▶ _ASSIGNMENT_
Looking at the records below, say how many lines include "gates", and add nothing else.

▶ _SUPPLIED RECORDS_
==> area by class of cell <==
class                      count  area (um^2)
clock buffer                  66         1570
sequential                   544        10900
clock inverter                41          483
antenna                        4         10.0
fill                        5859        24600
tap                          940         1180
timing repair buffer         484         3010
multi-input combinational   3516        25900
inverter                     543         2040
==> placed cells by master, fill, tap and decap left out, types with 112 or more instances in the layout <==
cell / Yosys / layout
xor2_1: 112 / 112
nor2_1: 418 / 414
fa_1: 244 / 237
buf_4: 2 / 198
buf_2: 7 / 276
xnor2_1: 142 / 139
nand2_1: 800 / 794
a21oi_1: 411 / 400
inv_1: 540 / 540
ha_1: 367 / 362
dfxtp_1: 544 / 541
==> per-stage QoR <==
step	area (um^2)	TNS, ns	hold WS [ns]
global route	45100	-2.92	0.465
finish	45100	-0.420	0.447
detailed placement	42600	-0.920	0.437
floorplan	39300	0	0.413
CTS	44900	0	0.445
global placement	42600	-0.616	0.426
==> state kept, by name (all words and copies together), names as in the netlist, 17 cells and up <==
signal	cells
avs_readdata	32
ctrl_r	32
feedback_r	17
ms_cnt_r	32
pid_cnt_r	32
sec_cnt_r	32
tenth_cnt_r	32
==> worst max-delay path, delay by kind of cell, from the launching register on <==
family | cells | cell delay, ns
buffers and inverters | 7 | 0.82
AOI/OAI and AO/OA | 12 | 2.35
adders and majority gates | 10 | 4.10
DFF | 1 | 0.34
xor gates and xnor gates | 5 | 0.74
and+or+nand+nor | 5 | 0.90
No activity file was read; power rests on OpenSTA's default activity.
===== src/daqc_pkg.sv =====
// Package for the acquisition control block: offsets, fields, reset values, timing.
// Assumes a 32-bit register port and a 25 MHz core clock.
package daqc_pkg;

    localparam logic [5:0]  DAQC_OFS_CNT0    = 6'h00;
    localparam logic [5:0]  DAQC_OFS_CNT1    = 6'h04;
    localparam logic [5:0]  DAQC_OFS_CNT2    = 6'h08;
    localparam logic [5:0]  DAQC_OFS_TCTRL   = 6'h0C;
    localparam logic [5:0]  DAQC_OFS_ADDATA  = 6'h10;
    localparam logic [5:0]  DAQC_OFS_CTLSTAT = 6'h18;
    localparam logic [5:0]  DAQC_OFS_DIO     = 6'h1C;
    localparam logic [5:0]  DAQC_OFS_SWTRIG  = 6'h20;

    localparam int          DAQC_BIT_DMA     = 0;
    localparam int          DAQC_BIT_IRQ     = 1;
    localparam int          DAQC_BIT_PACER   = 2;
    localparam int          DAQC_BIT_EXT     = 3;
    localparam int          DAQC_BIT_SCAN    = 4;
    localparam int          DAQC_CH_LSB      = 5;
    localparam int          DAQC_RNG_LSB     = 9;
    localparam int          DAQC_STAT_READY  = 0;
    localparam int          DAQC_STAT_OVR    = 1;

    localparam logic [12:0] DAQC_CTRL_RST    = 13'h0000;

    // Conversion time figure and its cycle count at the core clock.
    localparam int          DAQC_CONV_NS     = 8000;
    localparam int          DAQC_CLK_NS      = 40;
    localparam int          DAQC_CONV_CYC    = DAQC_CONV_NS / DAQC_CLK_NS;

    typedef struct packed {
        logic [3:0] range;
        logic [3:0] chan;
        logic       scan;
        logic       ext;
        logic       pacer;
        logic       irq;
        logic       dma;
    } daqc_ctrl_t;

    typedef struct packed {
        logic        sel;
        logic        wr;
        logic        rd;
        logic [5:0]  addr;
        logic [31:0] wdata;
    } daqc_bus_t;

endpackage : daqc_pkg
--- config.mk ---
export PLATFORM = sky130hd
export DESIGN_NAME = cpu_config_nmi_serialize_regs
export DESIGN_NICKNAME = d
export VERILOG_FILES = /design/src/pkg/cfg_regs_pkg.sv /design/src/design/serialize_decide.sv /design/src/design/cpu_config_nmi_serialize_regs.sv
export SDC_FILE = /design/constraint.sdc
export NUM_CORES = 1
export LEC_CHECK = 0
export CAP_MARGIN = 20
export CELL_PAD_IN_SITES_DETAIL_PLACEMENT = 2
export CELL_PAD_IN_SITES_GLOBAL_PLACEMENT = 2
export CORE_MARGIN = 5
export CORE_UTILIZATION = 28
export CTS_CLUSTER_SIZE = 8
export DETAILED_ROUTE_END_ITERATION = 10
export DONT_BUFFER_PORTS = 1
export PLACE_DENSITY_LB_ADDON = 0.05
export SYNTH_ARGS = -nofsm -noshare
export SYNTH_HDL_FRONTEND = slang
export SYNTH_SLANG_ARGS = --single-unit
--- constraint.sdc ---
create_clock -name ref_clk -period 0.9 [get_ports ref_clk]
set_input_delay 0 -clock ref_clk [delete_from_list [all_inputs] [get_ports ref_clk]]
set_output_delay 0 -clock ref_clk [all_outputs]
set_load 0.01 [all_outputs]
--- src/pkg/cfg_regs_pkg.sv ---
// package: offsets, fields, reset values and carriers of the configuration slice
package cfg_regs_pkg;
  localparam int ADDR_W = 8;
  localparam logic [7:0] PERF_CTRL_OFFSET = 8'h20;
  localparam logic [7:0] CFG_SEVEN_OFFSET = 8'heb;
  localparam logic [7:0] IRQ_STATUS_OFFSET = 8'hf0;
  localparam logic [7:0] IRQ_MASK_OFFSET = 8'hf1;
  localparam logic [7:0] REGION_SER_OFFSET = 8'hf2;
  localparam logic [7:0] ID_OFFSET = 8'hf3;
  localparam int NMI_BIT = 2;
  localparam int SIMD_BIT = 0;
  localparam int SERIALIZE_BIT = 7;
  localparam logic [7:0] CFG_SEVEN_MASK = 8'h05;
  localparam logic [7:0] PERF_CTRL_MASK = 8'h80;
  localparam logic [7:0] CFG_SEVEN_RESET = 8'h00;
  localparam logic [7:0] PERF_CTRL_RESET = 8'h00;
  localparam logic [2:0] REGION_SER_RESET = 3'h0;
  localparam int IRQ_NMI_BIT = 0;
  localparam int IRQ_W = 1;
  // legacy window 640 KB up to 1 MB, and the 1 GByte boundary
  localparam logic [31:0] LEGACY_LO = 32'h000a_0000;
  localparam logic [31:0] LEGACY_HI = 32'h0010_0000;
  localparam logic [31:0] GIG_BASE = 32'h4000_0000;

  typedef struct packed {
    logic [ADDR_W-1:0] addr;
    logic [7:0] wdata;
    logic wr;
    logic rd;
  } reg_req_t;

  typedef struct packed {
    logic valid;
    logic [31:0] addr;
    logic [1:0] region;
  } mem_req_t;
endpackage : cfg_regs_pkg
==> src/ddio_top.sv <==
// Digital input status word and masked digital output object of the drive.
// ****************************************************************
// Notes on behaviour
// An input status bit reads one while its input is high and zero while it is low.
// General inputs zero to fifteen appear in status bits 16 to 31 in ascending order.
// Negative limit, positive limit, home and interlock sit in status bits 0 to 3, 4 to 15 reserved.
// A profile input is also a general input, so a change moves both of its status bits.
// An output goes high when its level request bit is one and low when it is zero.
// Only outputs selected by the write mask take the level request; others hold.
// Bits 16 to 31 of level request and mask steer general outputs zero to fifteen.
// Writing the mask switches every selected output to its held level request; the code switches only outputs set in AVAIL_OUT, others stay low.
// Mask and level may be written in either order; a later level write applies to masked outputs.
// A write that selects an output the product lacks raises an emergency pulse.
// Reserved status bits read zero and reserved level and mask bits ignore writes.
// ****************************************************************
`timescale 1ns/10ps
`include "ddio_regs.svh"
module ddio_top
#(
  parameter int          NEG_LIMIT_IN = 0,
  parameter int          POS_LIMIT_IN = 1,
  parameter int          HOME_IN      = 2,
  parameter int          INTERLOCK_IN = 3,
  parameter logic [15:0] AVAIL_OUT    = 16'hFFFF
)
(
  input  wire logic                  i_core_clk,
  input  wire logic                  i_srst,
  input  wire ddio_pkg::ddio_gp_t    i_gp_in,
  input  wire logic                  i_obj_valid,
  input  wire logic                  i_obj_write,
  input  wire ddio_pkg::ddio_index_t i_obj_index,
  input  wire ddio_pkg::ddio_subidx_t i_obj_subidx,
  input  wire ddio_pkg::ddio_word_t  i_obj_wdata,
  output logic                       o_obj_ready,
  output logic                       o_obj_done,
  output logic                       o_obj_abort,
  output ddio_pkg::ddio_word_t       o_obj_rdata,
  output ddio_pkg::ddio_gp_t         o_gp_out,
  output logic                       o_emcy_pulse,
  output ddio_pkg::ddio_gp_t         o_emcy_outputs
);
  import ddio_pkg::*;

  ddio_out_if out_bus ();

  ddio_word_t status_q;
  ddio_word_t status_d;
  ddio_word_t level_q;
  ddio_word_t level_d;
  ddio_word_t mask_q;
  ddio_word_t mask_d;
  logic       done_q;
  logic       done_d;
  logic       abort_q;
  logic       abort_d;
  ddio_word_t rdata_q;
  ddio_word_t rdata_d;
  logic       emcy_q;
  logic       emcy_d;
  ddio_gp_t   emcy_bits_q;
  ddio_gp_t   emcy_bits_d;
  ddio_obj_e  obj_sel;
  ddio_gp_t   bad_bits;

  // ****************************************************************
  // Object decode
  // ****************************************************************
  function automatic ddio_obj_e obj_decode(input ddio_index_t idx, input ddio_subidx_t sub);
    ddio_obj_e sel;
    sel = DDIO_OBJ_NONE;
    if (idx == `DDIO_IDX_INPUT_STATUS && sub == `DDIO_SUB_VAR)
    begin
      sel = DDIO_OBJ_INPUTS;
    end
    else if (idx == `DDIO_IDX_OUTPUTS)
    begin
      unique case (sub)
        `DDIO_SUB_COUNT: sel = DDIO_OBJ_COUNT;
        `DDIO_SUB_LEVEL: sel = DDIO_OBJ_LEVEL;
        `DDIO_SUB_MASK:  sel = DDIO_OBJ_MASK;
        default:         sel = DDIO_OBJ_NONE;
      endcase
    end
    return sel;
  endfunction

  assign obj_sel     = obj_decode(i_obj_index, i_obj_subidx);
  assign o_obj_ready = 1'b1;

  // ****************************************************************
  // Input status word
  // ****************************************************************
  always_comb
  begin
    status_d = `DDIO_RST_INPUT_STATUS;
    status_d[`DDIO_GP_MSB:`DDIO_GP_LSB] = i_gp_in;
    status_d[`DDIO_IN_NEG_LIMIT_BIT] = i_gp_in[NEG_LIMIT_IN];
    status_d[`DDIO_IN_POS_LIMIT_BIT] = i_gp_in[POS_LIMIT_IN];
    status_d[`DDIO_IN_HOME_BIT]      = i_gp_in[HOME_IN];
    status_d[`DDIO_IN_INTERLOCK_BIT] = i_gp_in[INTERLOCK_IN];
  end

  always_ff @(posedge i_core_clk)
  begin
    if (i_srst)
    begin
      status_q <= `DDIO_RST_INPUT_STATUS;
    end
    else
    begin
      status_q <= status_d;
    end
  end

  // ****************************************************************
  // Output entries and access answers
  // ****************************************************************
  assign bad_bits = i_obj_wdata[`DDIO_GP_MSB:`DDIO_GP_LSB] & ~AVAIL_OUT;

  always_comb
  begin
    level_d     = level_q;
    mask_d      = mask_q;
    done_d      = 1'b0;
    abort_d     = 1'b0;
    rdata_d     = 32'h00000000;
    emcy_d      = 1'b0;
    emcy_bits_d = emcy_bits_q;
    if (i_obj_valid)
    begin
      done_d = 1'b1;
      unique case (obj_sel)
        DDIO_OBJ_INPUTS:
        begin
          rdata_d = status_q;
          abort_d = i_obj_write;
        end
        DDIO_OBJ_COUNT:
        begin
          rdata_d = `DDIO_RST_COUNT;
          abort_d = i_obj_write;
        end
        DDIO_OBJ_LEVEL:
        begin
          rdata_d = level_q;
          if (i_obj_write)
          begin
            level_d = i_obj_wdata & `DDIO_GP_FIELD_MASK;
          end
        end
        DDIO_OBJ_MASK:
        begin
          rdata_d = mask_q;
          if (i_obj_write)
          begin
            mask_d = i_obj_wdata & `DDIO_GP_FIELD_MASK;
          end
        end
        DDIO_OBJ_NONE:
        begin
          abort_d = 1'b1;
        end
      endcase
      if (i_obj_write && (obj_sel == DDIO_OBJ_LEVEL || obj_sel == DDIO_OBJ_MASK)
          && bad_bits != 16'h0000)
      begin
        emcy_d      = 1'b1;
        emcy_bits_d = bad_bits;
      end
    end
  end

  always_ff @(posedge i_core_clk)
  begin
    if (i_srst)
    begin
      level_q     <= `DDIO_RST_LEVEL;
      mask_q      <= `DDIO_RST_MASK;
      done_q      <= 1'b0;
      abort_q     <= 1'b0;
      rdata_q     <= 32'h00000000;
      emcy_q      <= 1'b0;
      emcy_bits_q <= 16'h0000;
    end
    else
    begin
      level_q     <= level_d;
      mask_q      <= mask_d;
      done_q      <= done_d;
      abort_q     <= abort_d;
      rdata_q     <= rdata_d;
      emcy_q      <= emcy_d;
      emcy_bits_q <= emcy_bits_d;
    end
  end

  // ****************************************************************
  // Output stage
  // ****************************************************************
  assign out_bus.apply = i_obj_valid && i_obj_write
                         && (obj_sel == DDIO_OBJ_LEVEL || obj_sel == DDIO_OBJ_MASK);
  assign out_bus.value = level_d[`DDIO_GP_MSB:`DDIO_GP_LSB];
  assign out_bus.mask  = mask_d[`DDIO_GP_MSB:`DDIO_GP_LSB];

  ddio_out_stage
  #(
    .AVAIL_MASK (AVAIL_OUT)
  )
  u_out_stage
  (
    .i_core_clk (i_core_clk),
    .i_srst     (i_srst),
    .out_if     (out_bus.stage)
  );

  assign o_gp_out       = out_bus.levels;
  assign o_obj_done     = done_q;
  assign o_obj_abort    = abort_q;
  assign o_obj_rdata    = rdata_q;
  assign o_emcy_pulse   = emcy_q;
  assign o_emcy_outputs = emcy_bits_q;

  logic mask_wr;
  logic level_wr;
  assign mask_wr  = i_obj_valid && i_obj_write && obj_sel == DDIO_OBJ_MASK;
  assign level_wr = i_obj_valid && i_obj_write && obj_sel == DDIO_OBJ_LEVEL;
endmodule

▶ _TASK SOLUTION_
2